Examining the A vs. A+ Policy and Grading Standards

Angela Shi and Maya Bhandarkar

Fueled by Lexington High School’s competitive culture, even the typical straight-A student may not feel satisfied with their report card. The coveted “+” drives already academically successful students to push for unnecessary levels of perfectionism and sparks controversy surrounding inconsistent grading techniques among teachers.  

The head of the English Department, Jane Day, has emphasized how an A+ can be anxiety-provoking for students. 

“I think the A+ sets an unhealthy high bar that students and families think is an absolute,” Day said. “Having the A+ serves to create a focus on numbers, rather than create a deeper understanding of one’s learning path.”

Kerry Dunne, the head of the Social Studies Department, also believes that the A vs. A+ policy is counterproductive.

 “I have never seen a college that offers an A+ on the transcript. I have taught at Boston College, Boston University, and Framingham State University, and the highest grade at all three institutions is an A. We are preparing most of our students to attend institutions of higher learning, and having a grade scale that resembles what they will experience there makes sense to me,” Dunne said. 

However, some students have the opposite view on this issue: they believe that the A vs. A+ policy is preferential. Sophomore Kaavya Moogala shared her perspective on this matter.

 “The idea behind it is that it lessens the stress between getting a full A+, but it creates more stress because why did I work this hard and not get an A+? It lessens the effort people put into something, so why bother? It depends on the person,” Moogala said.

While striving for an A+ is a pressure that all Lexington students may face, there have been inequities, for example, where different teachers in the same department and level have different grading standards for their students. This issue has left students and teachers with contrasting perspectives. 

Lisa Olaharski, a biology teacher, enjoys the fact that she has the freedom to use her own methods of teaching and grading.

“I can only speak for myself as a Biology teacher. I think there should be similar learning objectives, some key labs or experiments, but there should be room for teachers to be creative and choose different ways in which to assess their students. I am a better teacher because of my collaboration with other teachers to develop lessons and rubrics, but I also like to have my own spin on things,” Olaharski said.

Recently, the English department has standardized their grading systems on Aspen, which Day believes has benefited students.

“More than in years past, we’ve aligned grading practices across a course or grade level so that everyone in a course is using the same Aspen calculation – either total points or category averages … to help create a more consistent student experience,” Day said.

Other departments have also undergone efforts to make grading consistent among teachers.

“I am fine with teachers using different grading systems as long as they are transparent and clearly communicated to students…We all follow the same state standards for history/social studies… I think this helps to ensure students have a reasonably equitable experience across different teachers of the same course,” Dunne said.
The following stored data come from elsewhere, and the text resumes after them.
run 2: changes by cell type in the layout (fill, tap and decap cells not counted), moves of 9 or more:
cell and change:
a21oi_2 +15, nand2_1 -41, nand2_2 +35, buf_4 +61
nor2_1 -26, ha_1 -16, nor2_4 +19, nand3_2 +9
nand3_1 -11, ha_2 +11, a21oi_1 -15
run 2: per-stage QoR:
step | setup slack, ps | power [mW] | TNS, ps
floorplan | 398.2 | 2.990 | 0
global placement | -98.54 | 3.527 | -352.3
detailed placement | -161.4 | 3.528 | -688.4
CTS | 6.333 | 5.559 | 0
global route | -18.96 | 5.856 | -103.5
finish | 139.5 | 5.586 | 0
==> src/rtl/spad_tile_loader.sv <==
// Multi-tile loader: streams num_tiles tiles of N words from SPAD_X/SPAD_W into a
// staging buffer and commits each finished tile to the systolic array.
module spad_tile_loader #(
   parameter int N      = 4,
   parameter int AW     = 6,
   parameter int DW     = 32,
   parameter int RD_LAT = 1,
   parameter int TW     = 8
) (
   input  logic            clk,
   input  logic            rst,
   input  logic            start_i,
   input  logic [AW-1:0]   base_addr_x_i,
   input  logic [AW-1:0]   base_addr_w_i,
   input  logic [AW-1:0]   stride_x_i,
   input  logic [AW-1:0]   stride_w_i,
   input  logic [TW-1:0]   num_tiles_i,
   output logic            csb1_x_o,
   output logic [AW-1:0]   addr1_x_o,
   input  logic [DW-1:0]   dout1_x_i,
   output logic            csb1_w_o,
   output logic [AW-1:0]   addr1_w_o,
   input  logic [DW-1:0]   dout1_w_i,
   input  logic            sa_stall_i,
   output logic            sa_start_o,
   output logic [N*DW-1:0] sa_x_o,
   output logic [N*DW-1:0] sa_w_o,
   output logic            busy_o,
   output logic            done_o,
   output logic [TW-1:0]   tile_cnt_o
);

   localparam int IW = (N > 1) ? $clog2(N) : 1;

   typedef enum logic [1:0] {IDLE, FETCH, DRAIN, COMMIT} state_t;

   state_t state, next_state;

   logic [AW-1:0]   ptr_x, ptr_w, stride_x, stride_w;
   logic [TW-1:0]   num_tiles, tile_cnt;
   logic [IW-1:0]   req_cnt;
   logic [RD_LAT-1:0] vld_pipe;
   logic [IW-1:0]   idx_pipe [RD_LAT];
   logic [N*DW-1:0] stage_x, stage_w, sa_x, sa_w;
   logic            sa_start, done;
   logic            cap_vld, last_req, last_cap, last_tile;
   logic [IW-1:0]   cap_idx;

   assign cap_vld   = vld_pipe[RD_LAT-1];
   assign cap_idx   = idx_pipe[RD_LAT-1];
   assign last_req  = (req_cnt == IW'(N - 1));
   assign last_cap  = cap_vld && (cap_idx == IW'(N - 1));
   assign last_tile = (tile_cnt == num_tiles - TW'(1));

   always_ff @(posedge clk) begin
      if (rst) state <= IDLE;
      else     state <= next_state;
   end

   always_comb begin
      next_state = state;
      case (state)
         IDLE:    if (start_i && num_tiles_i != '0) next_state = FETCH;
         FETCH:   if (last_req) next_state = DRAIN;
         DRAIN:   if (last_cap) next_state = COMMIT;
         COMMIT:  if (!sa_stall_i) next_state = last_tile ? IDLE : FETCH;
         default: next_state = IDLE;
      endcase
   end

   always_comb begin
      csb1_x_o  = 1'b1;
      csb1_w_o  = 1'b1;
      addr1_x_o = '0;
      addr1_w_o = '0;
      busy_o    = (state != IDLE);
      if (state == FETCH) begin
         csb1_x_o  = 1'b0;
         csb1_w_o  = 1'b0;
         addr1_x_o = ptr_x;
         addr1_w_o = ptr_w;
      end
   end

   // The valid/index pipe mirrors SRAM latency so each word lands in its own lane;
   // clearing it on reset discards any data still in flight.
   always_ff @(posedge clk) begin
      if (rst) begin
         ptr_x     <= '0;
         ptr_w     <= '0;
         stride_x  <= '0;
         stride_w  <= '0;
         num_tiles <= '0;
         tile_cnt  <= '0;
         req_cnt   <= '0;
         vld_pipe  <= '0;
         for (int i = 0; i < RD_LAT; i++) idx_pipe[i] <= '0;
         stage_x   <= '0;
         stage_w   <= '0;
         sa_x      <= '0;
         sa_w      <= '0;
         sa_start  <= 1'b0;
         done      <= 1'b0;
      end else begin
         sa_start    <= 1'b0;
         done        <= 1'b0;
         vld_pipe[0] <= (state == FETCH);
         idx_pipe[0] <= req_cnt;
         for (int i = 1; i < RD_LAT; i++) begin
            vld_pipe[i] <= vld_pipe[i-1];
            idx_pipe[i] <= idx_pipe[i-1];
         end
         if (cap_vld) begin
            stage_x[int'(cap_idx)*DW +: DW] <= dout1_x_i;
            stage_w[int'(cap_idx)*DW +: DW] <= dout1_w_i;
         end
         case (state)
            IDLE: begin
               if (start_i) begin
                  ptr_x     <= base_addr_x_i;
                  ptr_w     <= base_addr_w_i;
                  stride_x  <= stride_x_i;
                  stride_w  <= stride_w_i;
                  num_tiles <= num_tiles_i;
                  tile_cnt  <= '0;
                  req_cnt   <= '0;
                  if (num_tiles_i == '0) done <= 1'b1;
               end
            end
            FETCH: begin
               ptr_x   <= ptr_x + stride_x;
               ptr_w   <= ptr_w + stride_w;
               req_cnt <= last_req ? '0 : req_cnt + IW'(1);
            end
            COMMIT: begin
               if (!sa_stall_i) begin
                  sa_x     <= stage_x;
                  sa_w     <= stage_w;
                  sa_start <= 1'b1;
                  tile_cnt <= tile_cnt + TW'(1);
                  if (last_tile) done <= 1'b1;
               end
            end
            default: ;
         endcase
      end
   end

   assign sa_start_o = sa_start;
   assign done_o     = done;
   assign sa_x_o     = sa_x;
   assign sa_w_o     = sa_w;
   assign tile_cnt_o = tile_cnt;

endmodule

==> config.mk <==
export PLATFORM = sky130hd
export DESIGN_NAME = spad_tile_loader
export DESIGN_NICKNAME = d
export VERILOG_FILES = /design/src/rtl/spad_tile_loader.sv
export SDC_FILE = /design/constraint.sdc
export NUM_CORES = 1
export LEC_CHECK = 0
export ABC_CLOCK_PERIOD_IN_PS = 2150
export CORE_MARGIN = 5
export CORE_UTILIZATION = 35
export DETAILED_ROUTE_END_ITERATION = 12
export GPL_ROUTABILITY_DRIVEN = 0
export GPL_TIMING_DRIVEN = 0
export PLACE_DENSITY = 0.57
export SLEW_MARGIN = 20
export SYNTH_ARGS = -nofsm -noshare
export SYNTH_HDL_FRONTEND = slang
export SYNTH_SLANG_ARGS = --single-unit
==> constraint.sdc <==
create_clock -name clk -period 2.15 [get_ports clk]
set_clock_uncertainty 0.2 [all_clocks]
set_input_delay 0.645 -clock clk [delete_from_list [all_inputs] [get_ports clk]]
set_output_delay 0.645 -clock clk [all_outputs]
set_load 0.1 [all_outputs]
However, some students believe grading methods can be further refined. 

“I feel like there are a lot of disparities in the way that different teachers grade, especially teachers who teach honors [courses] vs. non-honors [courses]. Some honors teachers use their rubrics from their non-honors courses to grade honors courses,” Bodepudi said. 

Similarly, Moogala believes differences in grading among classes of the same course occur at LHS, often harming students. 

“I know some teachers use their own rubrics based on what they taught in class…but sometimes they can make it unfair to students and can be very picky. It is not their purpose but it is harder on students. If someone has friends who are taking the same course but they have a teacher that is harder, it can make them feel bad for getting a lower grade,” Moogala said.  

On the whole, the grading system at LHS can be unfair based on the A vs. A+ policy and the different grading standards that teachers use in the same courses. Teachers and department heads may believe that an A+ grade creates excessive anxiety, but most students reject this idea and believe that having an A as the highest grade hinders them from achieving more. Although teachers have tried to make grading fair among students, more is needed.